La distancia entre los amigos era más que kilómetros: era el silencio de
las noches patagónicas frente al bullicio porteño; la soledad de los obreros en
la obra hidráulica frente a la multitud de Buenos Aires. Sin embargo, ambos lugares compartían algo:
la obstinación de seguir latiendo. La ciudad con su pulso eléctrico; el valle
con sus latidos al ritmo de la construcción y la cosecha de los frutos.
Entonces se profundizaron las dificultades para comunicarse, no solo
reales, pues no se podían reunir, sino también las dificultades para
comunicarse. Lo resolvieron a través de la correspondencia. Eduardo le escribía
al hospital y Francisco le respondía a las oficinas de la obra en construcción.
Así fue como construyeron una amistad epistolar.
La primera vez, Eduardo escribió desde el
Alto Valle: Francisco, amigo, aquí me tienes en esta tierra pionera, feliz
de renovar mi profesión. Cuéntame de tu
trabajo como médico residente, seguro será muy interesante, tanto que no logro
imaginármelo. Cuéntame todo lo que haces, no dejes nada en el tintero. Francisco
respondió desde Buenos Aires. Te confieso: estoy siempre de guardia, pero
entusiasmado con la especialidad en clínica médica.

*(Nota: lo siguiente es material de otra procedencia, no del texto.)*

===== src/rtl/cla_pkg.sv =====
// ---------------------------------------------------------------------------
// cla_pkg : shared types/constants for the serial CLA add/sub controller. Rev 1.0
// ---------------------------------------------------------------------------
`default_nettype none

package cla_pkg;

  typedef enum logic [1:0] {
    ST_IDLE = 2'd0,
    ST_RUN  = 2'd1,
    ST_DONE = 2'd2
  } state_e;

  localparam logic OP_ADD = 1'b0;
  localparam logic OP_SUB = 1'b1;

  // Counter width for n chunks; never below one bit so NUM_CHUNKS==1 still has a register.
  function automatic int cnt_width(input int n);
    return (n <= 2) ? 1 : $clog2(n);
  endfunction

endpackage

`default_nettype wire


===== src/rtl/carry_lookahead_unit_adder.sv =====
// ---------------------------------------------------------------------------
// carry_lookahead_unit_adder : DATA_IN_W-bit CLA slice with group P/G. Rev 1.0
// ---------------------------------------------------------------------------
`default_nettype none

module carry_lookahead_unit_adder #(
  parameter int DATA_IN_W = 4
) (
  input  logic [DATA_IN_W-1:0] a_i,
  input  logic [DATA_IN_W-1:0] b_i,
  input  logic                 c_i,
  output logic [DATA_IN_W-1:0] sum_o,
  output logic                 c_o,
  output logic                 pg_o,
  output logic                 gg_o
);

  logic [DATA_IN_W-1:0] w_g;
  logic [DATA_IN_W-1:0] w_p;
  logic [DATA_IN_W:0]   w_c;

  assign w_g = a_i & b_i;
  assign w_p = a_i ^ b_i;

  // Each carry is the prefix group generate/propagate over bits [i:0] applied to c_i.
  always_comb begin : p_lookahead
    logic w_gacc;
    logic w_pacc;
    w_gacc = 1'b0;
    w_pacc = 1'b1;
    w_c    = '0;
    w_c[0] = c_i;
    for (int i = 0; i < DATA_IN_W; i++) begin
      w_gacc     = w_g[i] | (w_p[i] & w_gacc);
      w_pacc     = w_p[i] & w_pacc;
      w_c[i + 1] = w_gacc | (w_pacc & c_i);
    end
    gg_o = w_gacc;
    pg_o = w_pacc;
  end

  assign sum_o = w_p ^ w_c[DATA_IN_W-1:0];
  assign c_o   = w_c[DATA_IN_W];

endmodule

`default_nettype wire


===== src/rtl/cla_serial_add_sub_ctrl.sv =====
// ---------------------------------------------------------------------------
// cla_serial_add_sub_ctrl : DATA_W signed add/sub over one shared CLA slice,
// LSB chunk first, with valid/ready on both sides. Rev 1.0
// ---------------------------------------------------------------------------
`default_nettype none

module cla_serial_add_sub_ctrl
  import cla_pkg::*;
#(
  parameter int DATA_W  = 32,
  parameter int CHUNK_W = 8
) (
  input  logic              clk_i,
  input  logic              rst_i,
  input  logic              in_valid_i,
  output logic              in_ready_o,
  input  logic              op_sub_i,
  input  logic [DATA_W-1:0] inp_A_i,
  input  logic [DATA_W-1:0] inp_B_i,
  output logic              out_valid_o,
  input  logic              out_ready_i,
  output logic [DATA_W-1:0] result_o,
  output logic              carry_o,
  output logic              overflow_o,
  output logic              busy_o
);

  localparam int NUM_CHUNKS = DATA_W / CHUNK_W;
  localparam int CNT_W      = cnt_width(NUM_CHUNKS);

  generate
    if ((DATA_W % CHUNK_W) != 0 || NUM_CHUNKS < 1) begin : g_bad_width
      $error("DATA_W must be a non-zero multiple of CHUNK_W");
    end
  endgenerate

  state_e              state_q, state_d;
  logic [CNT_W-1:0]    cnt_q, cnt_d;
  logic                carry_q, carry_d;
  logic [DATA_W-1:0]   a_q, a_d;
  logic [DATA_W-1:0]   b_q, b_d;
  logic [DATA_W-1:0]   res_q, res_d;
  logic                cout_q, cout_d;
  logic                ovf_q, ovf_d;

  logic [CHUNK_W-1:0]  w_a_chunk;
  logic [CHUNK_W-1:0]  w_b_chunk;
  logic [CHUNK_W-1:0]  w_sum;
  logic                w_cout;
  logic                w_last;
  logic                unused_pg;
  logic                unused_gg;

  always_comb begin
    w_a_chunk = '0;
    w_b_chunk = '0;
    for (int k = 0; k < NUM_CHUNKS; k++) begin
      if (cnt_q == CNT_W'(k)) begin
        w_a_chunk = a_q[k*CHUNK_W +: CHUNK_W];
        w_b_chunk = b_q[k*CHUNK_W +: CHUNK_W];
      end
    end
  end

  carry_lookahead_unit_adder #(
    .DATA_IN_W (CHUNK_W)
  ) u_slice (
    .a_i   (w_a_chunk),
    .b_i   (w_b_chunk),
    .c_i   (carry_q),
    .sum_o (w_sum),
    .c_o   (w_cout),
    .pg_o  (unused_pg),
    .gg_o  (unused_gg)
  );

  assign w_last = (cnt_q == CNT_W'(NUM_CHUNKS - 1));

  always_comb begin
    state_d = state_q;
    cnt_d   = cnt_q;
    carry_d = carry_q;
    a_d     = a_q;
    b_d     = b_q;
    res_d   = res_q;
    cout_d  = cout_q;
    ovf_d   = ovf_q;
    case (state_q)
      ST_IDLE: begin
        if (in_valid_i) begin
          a_d     = inp_A_i;
          b_d     = (op_sub_i == OP_ADD) ? inp_B_i : ~inp_B_i;
          carry_d = (op_sub_i == OP_SUB);
          cnt_d   = '0;
          state_d = ST_RUN;
        end
      end
      ST_RUN: begin
        for (int k = 0; k < NUM_CHUNKS; k++) begin
          if (cnt_q == CNT_W'(k)) begin
            res_d[k*CHUNK_W +: CHUNK_W] = w_sum;
          end
        end
        carry_d = w_cout;
        cnt_d   = cnt_q + CNT_W'(1);
        if (w_last) begin
          // b_q already holds ~B for subtract, so this is the usual same-sign rule.
          cout_d  = w_cout;
          ovf_d   = (a_q[DATA_W-1] == b_q[DATA_W-1]) &&
                    (w_sum[CHUNK_W-1] != a_q[DATA_W-1]);
          cnt_d   = '0;
          state_d = ST_DONE;
        end
      end
      ST_DONE: begin
        if (out_ready_i) begin
          state_d = ST_IDLE;
        end
      end
      default: state_d = ST_IDLE;
    endcase
  end

  always_ff @(posedge clk_i or posedge rst_i) begin
    if (rst_i) begin
      state_q <= ST_IDLE;
      cnt_q   <= '0;
      carry_q <= 1'b0;
      a_q     <= '0;
      b_q     <= '0;
      res_q   <= '0;
      cout_q  <= 1'b0;
      ovf_q   <= 1'b0;
    end else begin
      state_q <= state_d;
      cnt_q   <= cnt_d;
      carry_q <= carry_d;
      a_q     <= a_d;
      b_q     <= b_d;
      res_q   <= res_d;
      cout_q  <= cout_d;
      ovf_q   <= ovf_d;
    end
  end

  assign in_ready_o  = (state_q == ST_IDLE);
  assign out_valid_o = (state_q == ST_DONE);
  assign busy_o      = (state_q == ST_RUN) || (state_q == ST_DONE);
  assign result_o    = res_q;
  assign carry_o     = cout_q;
  assign overflow_o  = ovf_q;

endmodule

`default_nettype wire


===== config.mk =====
export PLATFORM = sky130hd
export DESIGN_NAME = cla_serial_add_sub_ctrl
export DESIGN_NICKNAME = d
export VERILOG_FILES = /design/src/rtl/cla_pkg.sv /design/src/rtl/carry_lookahead_unit_adder.sv /design/src/rtl/cla_serial_add_sub_ctrl.sv
export SDC_FILE = /design/constraint.sdc
export NUM_CORES = 1
export LEC_CHECK = 0
export ABC_AREA = 0
export CAP_MARGIN = 20
export CORE_ASPECT_RATIO = 1.25
export CORE_MARGIN = 1.5
export CORE_UTILIZATION = 40
export CTS_CLUSTER_DIAMETER = 50
export DETAILED_ROUTE_END_ITERATION = 12
export GPL_TIMING_DRIVEN = 0
export SETUP_SLACK_MARGIN = 0.3
export SYNTH_ARGS = -nofsm -noshare
export SYNTH_HDL_FRONTEND = slang
export SYNTH_HIERARCHICAL = 1
export SYNTH_SLANG_ARGS = --single-unit

===== constraint.sdc =====
create_clock -name clk_i -period 10.7 [get_ports clk_i]
set_clock_uncertainty 0.05 [all_clocks]
set_input_delay 2.14 -clock clk_i [delete_from_list [all_inputs] [get_ports clk_i]]
set_output_delay 2.14 -clock clk_i [all_outputs]
set_load 0.005 [all_outputs]

==> flow_summary.ini <==
[outcome]
outcome = completed

[pwr]
powerDensity_nw_per_um2 = 333
p_leak_nw = 2.85
ir_drop_mv = 0.142

[synth]
ys_seq_area_share_pct = 49.5
synth.area.mux_share_pct = 14.7
synth_top_family_by_area = multiplexers
synthXorXnorAreaFrac_pct = 6.22
syn-instance-count = 450
synth-seq-cells = 103
synthArstFlopShare_pct = 100
synth_nets = 536
yosys.area_share.adder_pct = 4.23
syn_avg_cell_area_um2 = 11.6
synth_ff_type = dfrtp_1
yosys.area_share.simple_pct = 9.29
synth_area_um2 = 5210
synth_edf_count = 0
yosysWarningCount = 6
ys_types = 48
synth_compound_area_share_pct = 11.7

[finish]
final_common_cell = clkdlybuf4s50_1
final_cell_mix = clkdlybuf4s50_1, dfrtp_1, mux2_2, nand2_1, xnor2_1
fill_cells = 1163
stdcell_count = 739
antenna_cells = 0
stdcell_area_um2 = 6800
nets = 652
area_growth_pct = 30.5
layout-drive-gt1-share_pct = 20.3

[critical_path]
path_delay_family = simple AND/OR/NAND/NOR gates
setup.worst_path.start_class = flop
crit_top_cell = ha_1
cp_cell_sequence = inv_1 > ha_1 > nor2b_4 > buf_6 > a221oi_1 > o31ai_1 > ha_1 > a21oi_2 > o211ai_2 > and4b_1 > or4b_1 > and3b_1 > a21oi_1 > o21ai_0
crit_end = overflow_o
setup.worst_path.start = cnt_q[0]
crit_path_top_delay_cell = or4b_1
crit_cells = 14
worst-path-buf-inv = 2
path_max_fanout = 10
cp.arrival_ns = 4.25
end_kind = flop
rr_worst_depth = 14
critical-path-max-stage-delay_ns = 0.64
critPathKind = flop to flop
r2r_start = cnt_q[0]
worst_ep_required_time_ns = 10.91
worst-r2r-setup-slack_ns = 6.66
r2r_end = overflow_o

[global_route]
antenna_found_initial = 0
grt_max_degree = 54
overflow = 0
grt_usage_pct = 18.7
grt_pass1_wl_mm = 19.9
grt_pass1_vias = 3775

[route]
wl_mm = 12.2
drt-initial-drc-count = 102
wl_per_cell_um = 16.5
vias = 3745
firstDrtPassIters = 4
viasPerCell = 5.07
drt.antenna.violating_nets = 0
drcViolationCount = 0

[die]
dieArea_um2 = 13700
fp.dieW_um = 105
pin_count = 106
die_height_um = 131
core-area_um2 = 12700
start_util_pct = 41.0
rows = 46

[timing]
worst_pin_slew_ns = 0.646
hold_ws_ns = 0.431
min_period_ns = 4.04
relSlewSlack_pct = 56.9
max_freq_ghz = 0.248
rsz0062_at_grt = no
final.setup.tns_ns = 0
setup_viol = 0
period_share_pct = 37.7
postLayoutSetupSlackWorst_ns = 6.66
finalMaxSlewViolations = 0
finalHoldViolations = 0

[hold_path]
hold_class = flop to flop

[clocking]
cts_tree = yes
cts_setup_buffers = 0
clk_path_buf_depth = 2
ctsRootBufferMaster = clkbuf_16
cts_resized = 0
cts.sinks = 103
insertion_delay_ns = 0.35
hold_buffers = 0
h-tree-depth = 3
clk_pin_slew_ns = 0.07
cts_buffers = 9

[placement]
placed_cells = 723
place_ws_ns = 6.63
detailed_place_hpwl_mm = 9.50
place_congestion = 0.884
portBuffers = 104
placed_cell_area_um2 = 6490

[run]
max_cap_violations = 0
worst min-delay path, delay by kind of cell, from the launching register on:
kind             cells  cell delay, ns
AO/OA/AOI/OAI        1            0.06
AND/OR/NAND/NOR      1            0.05
flip-flops           1            0.34
area by class of cell:
| cell class | instances | area (um^2) | area share, % |
|---|---|---|---|
| inverter | 9 | 36.3 | 0.534 |
| sequential | 103 | 2580 | 37.9 |
| multi-input combinational | 311 | 2400 | 35.3 |
| tap | 168 | 210 | 3.09 |
| clock buffer | 9 | 225 | 3.31 |
| timing repair buffer | 105 | 1070 | 15.7 |
| clock inverter | 7 | 81.3 | 1.20 |
| buffer | 27 | 199 | 2.93 |
cell usage after synthesis, drive strengths merged, types with 2 or more instances:
master | number | area share [%]
dfrtp | 103 | 49
nor2 | 5 | 0.36
xor2 | 2 | 0.34
nand3 | 4 | 0.38
a21o | 2 | 0.31
a221oi | 15 | 2.6
nor2b | 18 | 2.3
o21ai | 38 | 3.6
buf | 19 | 3.2
nand2 | 59 | 4.4
o211ai | 2 | 0.38
clkbuf | 8 | 0.65
and2b | 2 | 0.36
nand2b | 2 | 0.24
o31ai | 15 | 2.2
ha | 16 | 3.8
mux2 | 67 | 14
o41ai | 2 | 0.34
nor3 | 3 | 0.38
a21oi | 9 | 0.94
xnor2 | 35 | 5.9
inv | 9 | 0.65
o22ai | 3 | 0.36
stage by stage:
step | total power [mW] | util [%]
3_3_place_gp | 1.90 | 50.8
5_1_grt | 2.45 | 53.5
4_1_cts | 2.28 | 53.5
6_report | 2.27 | 53.5
3_5_place_dp | 1.95 | 51.0
2_1_floorplan | 1.51 | -
worst min-delay path by stage:
stage / startpoint / to / slack, ns / cells after the start
4_1_cts: b_q[30] / b_q[30] / 0.44 / 2
3_3_place_gp: b_q[8] / b_q[8] / 0.41 / 2
2_1_floorplan: b_q[11] / b_q[11] / 0.40 / 2
6_report: b_q[16] / b_q[16] / 0.43 / 2
5_1_grt: overflow_o / overflow_o / 0.46 / 2
3_5_place_dp: b_q[29] / b_q[29] / 0.42 / 2
state kept, by name (all words and copies together), names as in the netlist:
name	cells
overflow_o	1
state_q	2
carry_q	1
b_q	32
cnt_q	2
carry_o	1
result_o	32
a_q	32
power breakdown:
group	internal [mW]	switching, mW
clock	0.184	0.150
sequential	0.584	0.109
combinational	0.604	0.634
total	1.37	0.893
logic make-up after synthesis:
family | after synthesis
compound gates | 91
buf+inv | 36
mux | 68
xor+xnor | 37
fa+ha+maj | 17
flops | 103
simple gates | 98
per-layer routing:
metal	track usage [%]	wire (um)	vias to the layer above
met1	22.5	5300	1816
met2	33.7	6180	89
met5	0	0	-
li1	-	-	1820
met3	2.33	354	20
met4	8.22	325	0
Note: power is estimated with default switching activity, not from simulation.
==> edit 1 (same flow settings) <==
Put one more register stage on the output `overflow_o`. The value now appears one clock later. The other outputs are not delayed to match.
--- a/src/rtl/cla_serial_add_sub_ctrl.sv
+++ b/src/rtl/cla_serial_add_sub_ctrl.sv
@@ -149,5 +149,7 @@
   assign result_o    = res_q;
   assign carry_o     = cout_q;
-  assign overflow_o  = ovf_q;
+  always_ff @(posedge clk_i) begin
+    overflow_o <= ovf_q;
+  end
 
 endmodule
Function: changed (a bounded check fails within 10 cycles, from zero or initial values and one cycle with rst_i high).
==> edit 1 against the unedited design <==
Wire length rose by 0.43%. Final area rose by 0.42%. Sequential cell count rose by 1. Count of clock-buffer cells in the layout rose by 4. Clock power rose by 4%. Power rose by 0.93%. Area after synthesis rose by 0.38%. Setup slack got worse by 0.078 ns. Highest routed layer unchanged.
==> edit 1: results (changes against the unedited design) <==
qor: sta.worst_slew_pin_slew 0.609 ns [-0.0367 ns]
qor: detailed_routing.dr.first_iter.drc_count 113 [+11%]
qor: synth.number_of_warnings_issued_by_yosys 6 [unchanged]
qor: synth.ys_types 49 [+2.1%]
qor: final_layout.finish.net_count 653 [+0.15%]
qor: synth.netlist_instances 451 [+0.22%]
qor: clock_tree.number_of_gates_given_a_new_drive_strength_after_cts 0 [unchanged]
qor: synth.synth_nets 537 [+0.19%]
qor: clock_tree.cts-root-to-sink-buffers 2 [unchanged]
qor: global_routing.first_global_vias 3854 [+2.1%]
qor: global_routing.grt_pass1_wl 20000 µm [+0.38%]
qor: detailed_routing.detail_route.wirelength 12200 µm [+0.43%]
qor: global_routing.grt_antenna_before_repair 0 [unchanged]
qor: placed_design.routability_cong 0.898 [+1.6%]
qor: final_layout.finalNonFillerCells 740 [+0.14%]
qor: synth.async_set_or_reset_flop_fraction_in_the_synthesized_netlist 0.990 [-0.00962]
qor: global_routing.grtUsageTotal 0.188 [+0.00124]
qor: global_routing.largest_net_degree_at_the_start_of_global_routing 58 [+7.4%]
qor: power.ir_drop 0.000123 V [-13%]
qor: final_layout.fillers 1168 [+0.43%]
qor: power.leakagePower 0.00287 µW [+0.77%]
qor: placed_design.post_detailed_placement_cell_area 6510 µm² [+0.31%]
qor: setup_path.critPathArrivalTime 4.32 ns [+0.07 ns]
qor: final_layout.layout-drive-gt1-share 0.198 [-0.00560]
qor: clock_tree.cts_made_buffers 9 [unchanged]
qor: status.outcome completed
qor: detailed_routing.postRouteAntennaNets 0 [unchanged]
qor: detailed_routing.detail_route.vias_per_cell 5.08 [+0.32%]
qor: placed_design.dp_slack 6.61 ns [-0.0136 ns]
qor: clock_tree.post-cts-setup-buffer-count 0 [unchanged]
qor: synth.synth.yosys.seq_area_share 0.497 [+0.00193]
qor: placed_design.detailed_place_hpwl 9500 µm [about the same]
qor: placed_design.portBuffers 104 [unchanged]
qor: placed_design.placedCellCount 724 [+0.14%]
qor: synth.synth_top_cells_by_area sky130_fd_sc_hd__dfrtp_1 49%, sky130_fd_sc_hd__mux2_2 14%, sky130_fd_sc_hd__xnor2_1 5.9%, sky130_fd_sc_hd__nand2_1 3.9%, sky130_fd_sc_hd__ha_1 3.8%
edit 1: cell types whose count changed in the layout (fill, tap and decap cells not counted), sizes merged:
cell,delta
bufinv,+1
clkbuf,+4
clkinvlp,-3
dfxtp,+1
inv,-2
edit 1: cell families after synthesis:
logic type / Yosys count / synth area share
AND/OR/NAND/NOR: 98 / 0.0926
adder cells (fa/ha/maj): 17 / 0.0421
XOR/XNOR: 37 / 0.0619
buffers and inverters: 36 / 0.0445
flip-flops: 104 / 0.497
AO/OA/AOI/OAI: 91 / 0.116
multiplexers: 68 / 0.146
edit 1: routing by layer:
| layer | part of all wire | vias to the layer above | wire length (µm) | GRT usage |
|---|---|---|---|---|
| met2 | 0.51 | 90 | 6200 | 0.335 |
| li1 | - | 1821 | - | - |
| met5 | 0 | - | 0 | 0 |
| met1 | 0.44 | 1834 | 5320 | 0.233 |
| met3 | 0.035 | 17 | 428 | 0.0218 |
| met4 | 0.021 | 0 | 260 | 0.0798 |
edit 1: power breakdown:
part,switching (µW),internal (µW)
combinational,633,604
sequential,111,590
clock,138,211
total,882,1410
edit 1: critical path: stages (launching register included):
cell                       delay [ns]
sky130_fd_sc_hd__dfrtp_1         0.43
sky130_fd_sc_hd__inv_1           0.10
sky130_fd_sc_hd__ha_1            0.28
sky130_fd_sc_hd__nor2b_4         0.29
sky130_fd_sc_hd__buf_6           0.18
sky130_fd_sc_hd__a221oi_1        0.11
sky130_fd_sc_hd__o31ai_1         0.57
sky130_fd_sc_hd__ha_1            0.36
sky130_fd_sc_hd__a21oi_2         0.18
sky130_fd_sc_hd__o211ai_2        0.15
sky130_fd_sc_hd__and4b_1         0.22
sky130_fd_sc_hd__or4b_1          0.66
sky130_fd_sc_hd__and3b_1         0.26
sky130_fd_sc_hd__a21oi_1         0.04
sky130_fd_sc_hd__o21ai_0         0.14
edit 1: worst paths after layout:
check	from	cells past startpoint	slack, ns	end
min in group asynchronous	rst_i	2	2.18	result_o[12]$_DFFE_PP0P_
max	cnt_q[0]$_DFFE_PP0P_	14	6.59	ovf_q$_DFFE_PP0P_
max in group asynchronous	rst_i	3	7.73	b_q[24]$_DFFE_PP0P_
min reg2reg	ovf_q$_DFFE_PP0P_	0	0.32	overflow_o$_DFF_P_
max reg2reg	cnt_q[0]$_DFFE_PP0P_	14	6.59	ovf_q$_DFFE_PP0P_
min	ovf_q$_DFFE_PP0P_	0	0.32	overflow_o$_DFF_P_
edit 1: layout make-up:
type | count | area, µm² | share of cell area
well taps | 168 | 210 | 0.0308
multi-input cells | 311 | 2400 | 0.352
repair buffers | 105 | 1070 | 0.156
plain buffers | 27 | 199 | 0.0291
flip-flops and latches | 104 | 2600 | 0.380
clock inverters | 3 | 65.1 | 0.00953
inverters | 9 | 36.3 | 0.00531
clock buffers | 13 | 250 | 0.0367
==> edit 2 (same settings) <==
Without the edit above. The parameter `DATA_W` goes from 32 to 24.
--- a/src/rtl/cla_serial_add_sub_ctrl.sv
+++ b/src/rtl/cla_serial_add_sub_ctrl.sv
@@ -8,5 +8,5 @@
   import cla_pkg::*;
 #(
-  parameter int DATA_W  = 32,
+  parameter int DATA_W  = 24,
   parameter int CHUNK_W = 8
 ) (
Interface: changed (resized inp_A_i, inp_B_i and result_o); port bits go from 106 to 82. The function was not compared with the original's and may differ.
==> edit 2 against the unedited design <==
Via count down 24%. Power down 24%. Largest cell class unchanged. Final area down 22%. Sequential cell count down 24. Count of clock-buffer cells in the layout up 3. Area after synthesis down 23%. Sequential power down 24%. Largest power group unchanged. Sequential share of layout area down 0.51 points. Setup slack better by 0.17 ns. Wire length down 31%.
==> edit 2: results (changes against the unedited design) <==
qor: status.outcome completed
qor: synth.synth_top_cells_by_area sky130_fd_sc_hd__dfrtp_1 49%, sky130_fd_sc_hd__mux2_2 8.7%, sky130_fd_sc_hd__mux2_1 6.2%, sky130_fd_sc_hd__xnor2_1 5.9%, sky130_fd_sc_hd__o21ai_0 5.3%
qor: global_routing.largest_net_degree_at_the_start_of_global_routing 46 [-15%]
qor: final_layout.finish.net_count 507 [-22%]
qor: setup_path.crit_fanout 7 [-3]
qor: power.leakagePower 0.00222 µW [-22%]
qor: setup_path.critical_path.endpoint_type output pin
qor: sta.timing.max_slew.rel_slack 0.687 [+0.118]
qor: synth.synth_compound_area_frac 0.0920 [-0.0247]
qor: placed_design.routability_cong 0.755 [-15%]
qor: global_routing.grtUsageTotal 0.170 [-0.0171]
qor: hold_path.timing.hold.worst.start b_q[4]$_DFFE_PP0P_
qor: placed_design.detailed_place_hpwl 6450 µm [-32%]
qor: synth.fraction_of_synthesized_area_in_multiplexers 0.189 [+0.0426]
qor: synth.synth_nets 415 [-23%]
qor: detailed_routing.num_vias 2844 [-24%]
qor: final_layout.sequential_area 1980 µm² [-23%]
qor: detailed_routing.wl_met3 258 µm [-27%]
qor: synth.synth_xor_xnor_area_share 0.0635 [+0.00133]
qor: synth.synthTopCellsByCount 79 x sky130_fd_sc_hd__dfrtp_1, 45 x sky130_fd_sc_hd__nand2_1, 42 x sky130_fd_sc_hd__o21ai_0
qor: final_layout.layout-drive-gt1-share 0.155 [-0.0481]
qor: setup_path.critPathArrivalTime 1.67 ns [-2.58 ns]
qor: detailed_routing.detail_route.wirelength 8430 µm [-31%]
qor: power.ir_drop 0.000123 V [-13%]
qor: placed_design.dp_slack 6.96 ns [+0.335 ns]
qor: clock_tree.insertion_delay 0.33 ns [-0.02 ns]
qor: placed_design.portBuffers 80 [-23%]
qor: setup_path.worst_r2r_path_depth 13 [-1]
qor: detailed_routing.met2_length 4150 µm [-33%]
qor: setup_path.worst_r2r_startpoint cnt_q[1]$_DFFE_PP0P_
edit 2: cell count changes in the layout (fill, tap and decap cells not counted), moves of 15 or more:
cell / unedited run / this run
sky130_fd_sc_hd__nor2b_1: 17 / 1
sky130_fd_sc_hd__mux2i_1: 1 / 16
sky130_fd_sc_hd__o31ai_1: 15 / 0
sky130_fd_sc_hd__clkdlybuf4s50_1: 104 / 80
sky130_fd_sc_hd__dfrtp_1: 103 / 79
sky130_fd_sc_hd__mux2_1: 1 / 22
sky130_fd_sc_hd__mux2_2: 66 / 31
edit 2: layout make-up:
class / instances / share of cell area
Clock buffer: 12 / 0.0485
Tap cell: 126 / 0.0298
Timing Repair Buffer: 81 / 0.157
Inverter: 6 / 0.00473
Buffer: 18 / 0.0194
Clock inverter: 3 / 0.00805
Sequential cell: 79 / 0.374
Multi-Input combinational cell: 246 / 0.359
edit 2: routing by layer:
metal / vias to the layer above / GRT usage
li1: 1401 / -
met1: 1366 / 0.222
met2: 66 / 0.283
met3: 11 / 0.0304
met4: 0 / 0.0615
met5: - / 0
edit 2: logic make-up after synthesis:
| kind of cell | after synthesis |
|---|---|
| buffers and inverters | 24 |
| AO/OA/AOI/OAI | 63 |
| multiplexers | 69 |
| AND/OR/NAND/NOR | 72 |
| adder cells (fa/ha/maj) | 13 |
| flip-flops | 79 |
| XOR/XNOR | 29 |
edit 2: power breakdown:
part	total, µW	internal [µW]	switching [µW]
registers	530	448	81.3
clock network	305	192	113
logic	883	443	440
total	1720	1080	635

Por otra parte, la
ciudad no descansa, y yo tampoco, aunque tu carta me recuerde nuestra amistad, además
de los absurdos obstáculos que hemos sorteado.
Las cartas iban y venían sin que sus esposas lo supieran, hasta que un
día la mujer de Francisco encontró un sobre a nombre de su marido en el
escritorio y lo increpó duramente. ¿Qué es esto?, la voz de ella
temblaba de furia. Es una carta de Eduardo. Eduardo…, repitió ella enojada,
como si el nombre fuera una traición.
Por un tiempo Francisco espació la correspondencia y no volvió a
escribir desde su casa. Eduardo entendió la situación y también evitó hacerlo desde
la suya.
La última carta de ese verano llegó con un sobre arrugado, como si
hubiera viajado demasiado. Francisco la tomó, y al hacerlo sintió que el papel
latía como un corazón acelerado. El nombre de Eduardo se desdibujaba, se
reescribía solo, cambiaba de tinta. La habitación se inclinó un poco, como si
el sobre pesara más que la mesa entera. Francisco quiso abrirla, pero la carta
se cerraba otra vez, obstinada. Logró hacerlo y se sorprendió: la última que él
había escrito a Eduardo pocos días antes llevaba el mismo tono de ruptura. Entonces
comprendió que no traía solo palabras, sino un suceso categórico.
Ambas misivas parecían espejos enfrentados, reflejando la misma
fractura. Por alguna razón, los dos habían coincidido en la separación de sus
respectivas mujeres. Las cartas habían sido vías que al fin se liberaban de los
cruces. Francisco sonrió, no solo por las circunstancias, sino por la claridad
de lo sucedido.
Mientras tomaba el avión rumbo al sur, Francisco pensó que la amistad,
despojada de ficciones, se abría como un territorio nuevo, aún por recorrer.